Re: Prolog-style pattern matching in Java. How to?

From:
Patricia Shanahan <pats@acm.org>
Newsgroups:
comp.lang.java.programmer
Date:
Sun, 26 Aug 2007 08:08:17 -0700
Message-ID:
<13d35r2ai85fjfb@corp.supernews.com>
Ulrich Scholz wrote:

I enjoy programming (and thinking) in Prolog but the reality requires
Java. Now I try to use the best of the former with the latter.
Backtracking can be simulated in Java via enumerators so that seems to
be no problem.

But how to realize Prolog-style pattern matching? A gigant if-then-
else of case construct is too complex and confusing; a solution via
reflection seems to be unefficient.

Any ideas, suggestions? Literature references?

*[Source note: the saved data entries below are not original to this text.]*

<file path="src/rtl/mac_sequencer_pkg.sv">
// Shared definitions for the MAC control sequencer: sizing constants, FSM state
// encoding and the kernel-size legality check.
package mac_sequencer_pkg;

    localparam int MAX_KERNEL  = 5;
    localparam int KERNEL_TAPS = MAX_KERNEL * MAX_KERNEL;
    localparam int KSIZE_W     = 5;

    typedef enum logic [1:0] {
        ST_IDLE   = 2'd0,
        ST_LOAD_W = 2'd1,
        ST_STREAM = 2'd2,
        ST_DRAIN  = 2'd3
    } state_e;

    function automatic logic kernel_legal(input logic [KSIZE_W-1:0] k);
        return (k != '0) && (int'(k) <= MAX_KERNEL);
    endfunction

endpackage

</file>
<file path="src/rtl/mac_sequencer_valid_pipe.sv">
// Fixed-latency shift register that carries the valid tag and column index of
// each FIFO read so they line up with the matching MAC_out.
module mac_sequencer_valid_pipe #(
    parameter int DEPTH = 2,
    parameter int COL_W = 8
) (
    input  logic             clk,
    input  logic             rst,
    input  logic             in_tag,
    input  logic [COL_W-1:0] in_col,
    output logic             out_tag,
    output logic [COL_W-1:0] out_col
);

    typedef struct packed {
        logic             tag;
        logic [COL_W-1:0] col;
    } slot_t;

    slot_t stage [DEPTH];

    // NOTE: these stages are reset, unlike a plain data store, because a stale tag would surface as a phantom result after a mid-job reset.
    always_ff @(posedge clk) begin
        if (rst) begin
            for (int i = 0; i < DEPTH; i++) stage[i] <= '0;
        end else begin
            stage[0] <= '{tag: in_tag, col: in_col};
            for (int i = 1; i < DEPTH; i++) stage[i] <= stage[i-1];
        end
    end

    assign out_tag = stage[DEPTH-1].tag;
    assign out_col = stage[DEPTH-1].col;

endmodule

</file>
<file path="src/rtl/mac_sequencer.sv">
// Control sequencer for one MAC unit: loads the kernel, streams ifmap columns
// into the MAC FIFO, issues FIFO reads and tags valid window results.
module mac_sequencer
    import mac_sequencer_pkg::*;
#(
    parameter int COL_W      = 8,
    parameter int FIFO_DEPTH = 8,
    parameter int ALU_LAT    = 2
) (
    input  logic                   clk,
    input  logic                   rst,
    input  logic                   cfg_start,
    input  logic [KSIZE_W-1:0]     cfg_kernel_size,
    input  logic                   cfg_operation,
    input  logic [COL_W-1:0]       cfg_width,
    output logic                   busy,
    output logic                   done,
    output logic                   err,
    input  logic                   w_valid,
    input  logic [KERNEL_TAPS-1:0] w_data,
    output logic                   w_ready,
    input  logic                   src_valid,
    output logic                   src_ready,
    output logic [KERNEL_TAPS-1:0] weight_out,
    output logic                   load_weight,
    output logic                   ifmaps_input_valid,
    output logic                   load_ifmaps,
    output logic [KSIZE_W-1:0]     kernel_size,
    output logic                   operation,
    output logic                   out_valid,
    output logic [COL_W-1:0]       out_col
);

    localparam int FILL_W = $clog2(FIFO_DEPTH + 1);
    localparam int DRN_W  = $clog2(ALU_LAT) + 1;

    localparam logic [FILL_W-1:0] FILL_MAX = FILL_W'(FIFO_DEPTH);
    localparam logic [FILL_W-1:0] FILL_ONE = FILL_W'(1);
    localparam logic [COL_W-1:0]  COL_ONE  = COL_W'(1);
    localparam logic [DRN_W-1:0]  DRN_LAST = DRN_W'(ALU_LAT - 1);
    localparam logic [DRN_W-1:0]  DRN_ONE  = DRN_W'(1);

    state_e             state, state_nx;
    logic [COL_W-1:0]   width_q, wr_cnt, rd_cnt, k_col, rd_col;
    logic [FILL_W-1:0]  fill;
    logic [DRN_W-1:0]   drain_cnt;
    logic               cfg_ok, idle_start, rd_tag;

    assign idle_start = (state == ST_IDLE) && cfg_start;
    assign cfg_ok     = kernel_legal(cfg_kernel_size)
                     && (int'(cfg_width) >= int'(cfg_kernel_size));

    always_ff @(posedge clk) begin
        if (rst) state <= ST_IDLE;
        else     state <= state_nx;
    end

    // NOTE: every output of this block gets a default first so no path leaves it unassigned and infers a latch.
    always_comb begin
        state_nx    = state;
        w_ready     = 1'b0;
        src_ready   = 1'b0;
        load_ifmaps = 1'b0;
        done        = 1'b0;
        unique case (state)
            ST_IDLE: begin
                if (cfg_start && cfg_ok) state_nx = ST_LOAD_W;
            end
            ST_LOAD_W: begin
                w_ready = 1'b1;
                if (w_valid) state_nx = ST_STREAM;
            end
            ST_STREAM: begin
                src_ready   = (wr_cnt < width_q) && (fill < FILL_MAX);
                // Reads see the fill level at cycle start; a same-cycle write is not yet readable.
                load_ifmaps = (rd_cnt < width_q) && (fill != '0);
                if (load_ifmaps && (rd_cnt == width_q - COL_ONE)) state_nx = ST_DRAIN;
            end
            ST_DRAIN: begin
                if (drain_cnt == DRN_LAST) begin
                    done     = 1'b1;
                    state_nx = ST_IDLE;
                end
            end
            default: state_nx = ST_IDLE;
        endcase
    end

    assign busy               = (state != ST_IDLE);
    assign ifmaps_input_valid = src_valid && src_ready;

    // NOTE: sequential state uses non-blocking assignments so every register samples pre-edge values.
    always_ff @(posedge clk) begin
        if (rst) begin
            kernel_size <= '0;
            operation   <= 1'b0;
            width_q     <= '0;
            err         <= 1'b0;
            weight_out  <= '0;
            load_weight <= 1'b0;
            wr_cnt      <= '0;
            rd_cnt      <= '0;
            fill        <= '0;
            drain_cnt   <= '0;
        end else begin
            err         <= idle_start && !cfg_ok;
            load_weight <= 1'b0;
            if (idle_start) begin
                kernel_size <= cfg_kernel_size;
                operation   <= cfg_operation;
                width_q     <= cfg_width;
                wr_cnt      <= '0;
                rd_cnt      <= '0;
                fill        <= '0;
                drain_cnt   <= '0;
            end
            if ((state == ST_LOAD_W) && w_valid) begin
                weight_out  <= w_data;
                load_weight <= 1'b1;
            end
            if (ifmaps_input_valid) wr_cnt <= wr_cnt + COL_ONE;
            if (load_ifmaps)        rd_cnt <= rd_cnt + COL_ONE;
            unique case ({ifmaps_input_valid, load_ifmaps})
                2'b10:   fill <= fill + FILL_ONE;
                2'b01:   fill <= fill - FILL_ONE;
                default: fill <= fill;
            endcase
            if (state == ST_DRAIN) drain_cnt <= drain_cnt + DRN_ONE;
        end
    end

    // A read produces a valid window once K columns have entered the ALU.
    assign k_col  = COL_W'(kernel_size);
    assign rd_tag = load_ifmaps && (rd_cnt >= k_col - COL_ONE);
    assign rd_col = rd_tag ? (rd_cnt - k_col + COL_ONE) : '0;

    mac_sequencer_valid_pipe #(
        .DEPTH (ALU_LAT),
        .COL_W (COL_W)
    ) u_valid_pipe (
        .clk     (clk),
        .rst     (rst),
        .in_tag  (rd_tag),
        .in_col  (rd_col),
        .out_tag (out_valid),
        .out_col (out_col)
    );

    always_ff @(posedge clk) begin
        if (!rst) begin
            assert (fill <= FILL_MAX);
            assert (!(load_ifmaps && (fill == '0)));
        end
    end

endmodule
</file>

My suggestion is to backtrack. You presumably have a problem you are
trying to solve, for which Prolog backtracking and pattern matching is a
local optimum. Now you want a Java solution, so you need to leave that
point. Retaining the "Prolog-style pattern matching" idea limits the new
search to a subspace of the Java program design space that somehow
reproduces a Prolog design pattern.

Maybe that subspace includes a really good Java solution to your
problem. Maybe it doesn't. But without backtracking in your design
thinking you will not be able to see if there is a better Java solution
outside the "Java implementation of Prolog-style pattern matching" subspace.

If you are going to code well in Java, not Prolog, you need to think in
Java, not Prolog.

Natural language translation provides another way of seeing this issue.
Suppose I say "I am going to go to the movie theater that finds itself
in the Westview shopping center". It is very stilted, awkward English.
However, "that finds itself" is a literal translation of "qui se trouve"
an idiom that sounds perfectly natural in French. You are in danger of
writing, in Java, literal translations of Prolog idioms.